In a lot of ways, we're supposed to be like those advertising agencies. We are called to proclaim the name of Jesus to the entire world; we're not called to proclaim the name of our denomination, our ministry, our church, or our pastor.
Compare how often you talk about your church or your pastor versus how often you talk about Jesus.
When unbelievers see Christianity, I can't help but wonder how many of them simply see a bunch of denominations fighting about petty issues: Contemporary vs. traditional worship? Drums and guitar vs. organ and hymns? Powerpoint slides vs. hymn book? Jeans and tee-shirt vs. suit and tie?
Instead, wouldn't our testimony to the world be so much better if, with one voice, we proclaimed "Jesus!"? In Romans 15:9, Paul writes, Therefore I will praise you among the Gentiles; I will sing hymns to your name. Paul's singular focus was on making the name of Jesus known throughout the world.
It's not about your church, your ministry, your Bible study, your small group, or your denomination. Your single focus should be on shouting the name of Jesus to all peoples. Your life should be a walking advertisement for the hope, peace, and joy that's available to all people in Christ.
If you've been around a church, you've certainly heard that God loves you. Although that is true, the word "love" hardly does justice to the way God views you. God's relentless passion and his incomparable zeal for you is beyond comprehension. You can only begin to understand the very tip of the iceberg of God's love for you.
Think of it like this: We can understand someone dying for a person worth dying for, and we can understand how someone good and noble could inspire us to selfless sacrifice.

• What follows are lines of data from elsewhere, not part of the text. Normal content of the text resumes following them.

[src/hw/rtl/omni_wheel_heading_to_pwm_unit_defines.svh]
// assertion macros shared by the omni wheel pwm block
`ifndef OMNI_WHEEL_HEADING_TO_PWM_UNIT_DEFINES_SVH
`define OMNI_WHEEL_HEADING_TO_PWM_UNIT_DEFINES_SVH

// same-cycle implication, disabled during reset
`define OMW_ASSERT_SAME(label, clk, rst_n, ante, cons) \
	label: assert property (@(posedge clk) disable iff (!rst_n) (ante) |-> (cons)) \
		else $error("omw assertion failed");

// next-cycle implication, disabled during reset
`define OMW_ASSERT_NEXT(label, clk, rst_n, ante, cons) \
	label: assert property (@(posedge clk) disable iff (!rst_n) (ante) |=> (cons)) \
		else $error("omw assertion failed");

`endif

[src/hw/rtl/omw_pkg.sv]
// types, constants and sine table for the omni wheel pwm block
package omw_pkg;

	localparam int HEAD_W  = 9;
	localparam int DUTY_W  = 7;
	localparam int TBL_W   = 17;
	localparam int TBL_FRAC = 16;
	localparam int IDX_W   = 7;

	localparam logic [HEAD_W:0] FULL_TURN = 10'd360;
	localparam logic [HEAD_W:0] OFS_ONE   = 10'd420;
	localparam logic [HEAD_W:0] OFS_TWO   = 10'd660;
	localparam logic [HEAD_W-1:0] QTR_ONE = 9'd90;
	localparam logic [HEAD_W-1:0] QTR_TWO = 9'd180;
	localparam logic [HEAD_W-1:0] QTR_THREE = 9'd270;
	localparam logic [7:0] DUTY_SCALE = 8'd100;

	typedef struct packed {
		logic [HEAD_W-1:0] one;
		logic [HEAD_W-1:0] two;
		logic [HEAD_W-1:0] three;
	} angles_t;

	typedef struct packed {
		logic [DUTY_W-1:0] duty;
		logic              reverse;
	} wheel_res_t;

	// round(65536*sin(d)) for d = 0..90, clamped above 90
	function automatic logic [TBL_W-1:0] quarter_sine(input logic [IDX_W-1:0] d);
		logic [TBL_W-1:0] v;
		unique case (d)
			7'd0: v = 17'd0;      7'd1: v = 17'd1144;   7'd2: v = 17'd2287;
			7'd3: v = 17'd3430;   7'd4: v = 17'd4572;   7'd5: v = 17'd5712;
			7'd6: v = 17'd6850;   7'd7: v = 17'd7987;   7'd8: v = 17'd9121;
			7'd9: v = 17'd10252;  7'd10: v = 17'd11380; 7'd11: v = 17'd12505;
			7'd12: v = 17'd13626; 7'd13: v = 17'd14742; 7'd14: v = 17'd15855;
			7'd15: v = 17'd16962; 7'd16: v = 17'd18064; 7'd17: v = 17'd19161;
			7'd18: v = 17'd20252; 7'd19: v = 17'd21336; 7'd20: v = 17'd22415;
			7'd21: v = 17'd23486; 7'd22: v = 17'd24550; 7'd23: v = 17'd25607;
			7'd24: v = 17'd26656; 7'd25: v = 17'd27697; 7'd26: v = 17'd28729;
			7'd27: v = 17'd29753; 7'd28: v = 17'd30767; 7'd29: v = 17'd31772;
			7'd30: v = 17'd32768; 7'd31: v = 17'd33754; 7'd32: v = 17'd34729;
			7'd33: v = 17'd35693; 7'd34: v = 17'd36647; 7'd35: v = 17'd37590;
			7'd36: v = 17'd38521; 7'd37: v = 17'd39441; 7'd38: v = 17'd40348;
			7'd39: v = 17'd41243; 7'd40: v = 17'd42126; 7'd41: v = 17'd42995;
			7'd42: v = 17'd43852; 7'd43: v = 17'd44695; 7'd44: v = 17'd45525;
			7'd45: v = 17'd46341; 7'd46: v = 17'd47143; 7'd47: v = 17'd47930;
			7'd48: v = 17'd48703; 7'd49: v = 17'd49461; 7'd50: v = 17'd50203;
			7'd51: v = 17'd50931; 7'd52: v = 17'd51643; 7'd53: v = 17'd52339;
			7'd54: v = 17'd53020; 7'd55: v = 17'd53684; 7'd56: v = 17'd54332;
			7'd57: v = 17'd54963; 7'd58: v = 17'd55578; 7'd59: v = 17'd56175;
			7'd60: v = 17'd56756; 7'd61: v = 17'd57319; 7'd62: v = 17'd57865;
			7'd63: v = 17'd58393; 7'd64: v = 17'd58903; 7'd65: v = 17'd59396;
			7'd66: v = 17'd59870; 7'd67: v = 17'd60326; 7'd68: v = 17'd60764;
			7'd69: v = 17'd61183; 7'd70: v = 17'd61584; 7'd71: v = 17'd61966;
			7'd72: v = 17'd62328; 7'd73: v = 17'd62672; 7'd74: v = 17'd62997;
			7'd75: v = 17'd63303; 7'd76: v = 17'd63589; 7'd77: v = 17'd63856;
			7'd78: v = 17'd64104; 7'd79: v = 17'd64332; 7'd80: v = 17'd64540;
			7'd81: v = 17'd64729; 7'd82: v = 17'd64898; 7'd83: v = 17'd65048;
			7'd84: v = 17'd65177; 7'd85: v = 17'd65287; 7'd86: v = 17'd65376;
			7'd87: v = 17'd65446; 7'd88: v = 17'd65496; 7'd89: v = 17'd65526;
			default: v = 17'd65536;
		endcase
		return v;
	endfunction

endpackage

But God put his love on the line for us by offering his Son in sacrificial death while we were of no use whatever to him (Romans 5:7-8, The Message).

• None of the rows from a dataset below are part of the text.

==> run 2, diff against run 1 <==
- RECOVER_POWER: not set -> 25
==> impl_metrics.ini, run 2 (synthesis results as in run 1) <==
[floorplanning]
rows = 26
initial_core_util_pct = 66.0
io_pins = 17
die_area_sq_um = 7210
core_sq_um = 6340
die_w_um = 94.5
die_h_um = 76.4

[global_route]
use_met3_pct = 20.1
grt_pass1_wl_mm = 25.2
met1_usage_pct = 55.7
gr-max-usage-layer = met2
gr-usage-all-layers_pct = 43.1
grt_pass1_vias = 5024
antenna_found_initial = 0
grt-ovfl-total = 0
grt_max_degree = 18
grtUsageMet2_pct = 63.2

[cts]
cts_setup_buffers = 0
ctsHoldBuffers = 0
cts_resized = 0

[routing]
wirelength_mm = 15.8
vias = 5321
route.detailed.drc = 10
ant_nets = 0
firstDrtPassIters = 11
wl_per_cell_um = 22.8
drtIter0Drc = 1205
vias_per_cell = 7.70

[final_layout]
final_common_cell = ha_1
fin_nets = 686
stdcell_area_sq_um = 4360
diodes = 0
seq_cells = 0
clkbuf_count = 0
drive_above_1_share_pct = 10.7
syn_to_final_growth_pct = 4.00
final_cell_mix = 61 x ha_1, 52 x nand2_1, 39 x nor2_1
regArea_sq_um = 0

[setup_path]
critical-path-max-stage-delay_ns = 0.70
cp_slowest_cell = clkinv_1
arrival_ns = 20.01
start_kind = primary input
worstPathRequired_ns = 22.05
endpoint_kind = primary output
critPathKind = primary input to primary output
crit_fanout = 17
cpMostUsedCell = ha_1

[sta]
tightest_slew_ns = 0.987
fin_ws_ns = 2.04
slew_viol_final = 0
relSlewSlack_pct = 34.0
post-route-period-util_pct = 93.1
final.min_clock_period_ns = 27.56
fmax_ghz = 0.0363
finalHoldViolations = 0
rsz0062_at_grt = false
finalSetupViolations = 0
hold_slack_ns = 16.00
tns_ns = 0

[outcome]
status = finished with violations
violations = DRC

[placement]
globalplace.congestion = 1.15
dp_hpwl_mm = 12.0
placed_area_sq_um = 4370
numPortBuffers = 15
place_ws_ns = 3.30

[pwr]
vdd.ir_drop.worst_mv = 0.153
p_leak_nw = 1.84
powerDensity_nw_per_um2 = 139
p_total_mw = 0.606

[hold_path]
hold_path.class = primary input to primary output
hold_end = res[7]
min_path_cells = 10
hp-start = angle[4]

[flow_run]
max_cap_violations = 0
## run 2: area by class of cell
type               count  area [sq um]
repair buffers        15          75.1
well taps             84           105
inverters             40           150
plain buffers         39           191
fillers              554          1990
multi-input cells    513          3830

How should we respond to the knowledge that God put his love on the line for us? How can we do anything other than put our love on the line for Him and passionately pursue that same God who passionately pursues us? If you were stranded in the ocean and someone came out to rescue you, immediately you would want to join up with and get to know that person. God offers rescue from the domain of sin and darkness; it would be foolish to want anything other than to join up with and get to know the very God who rescues you.
This is the essence of Paul's drive to know God: But whatever was to my profit I now consider loss for the sake of Christ. What is more, I consider everything a loss compared to the surpassing greatness of knowing Christ Jesus my Lord, for whose sake I have lost all things. I consider them rubbish, that I may gain Christ and be found in him, not having a righteousness of my own that comes from the law, but that which is through faith in Christ—the righteousness that comes from God and is by faith. I want to know Christ and the power of his resurrection and the fellowship of sharing in his sufferings, becoming like him in his death, and so, somehow, to attain to the resurrection from the dead (Philippians 3:7-11).
Paul was so intent on knowing Christ that he considered everything else in life to be trash compared to knowing Christ. When Paul witnessed the extent of God's desire for him, Paul's response was to passionately, relentlessly desire and pursue God.
Learn from Paul. Pray that God would give you the same desire for Him as He has for you.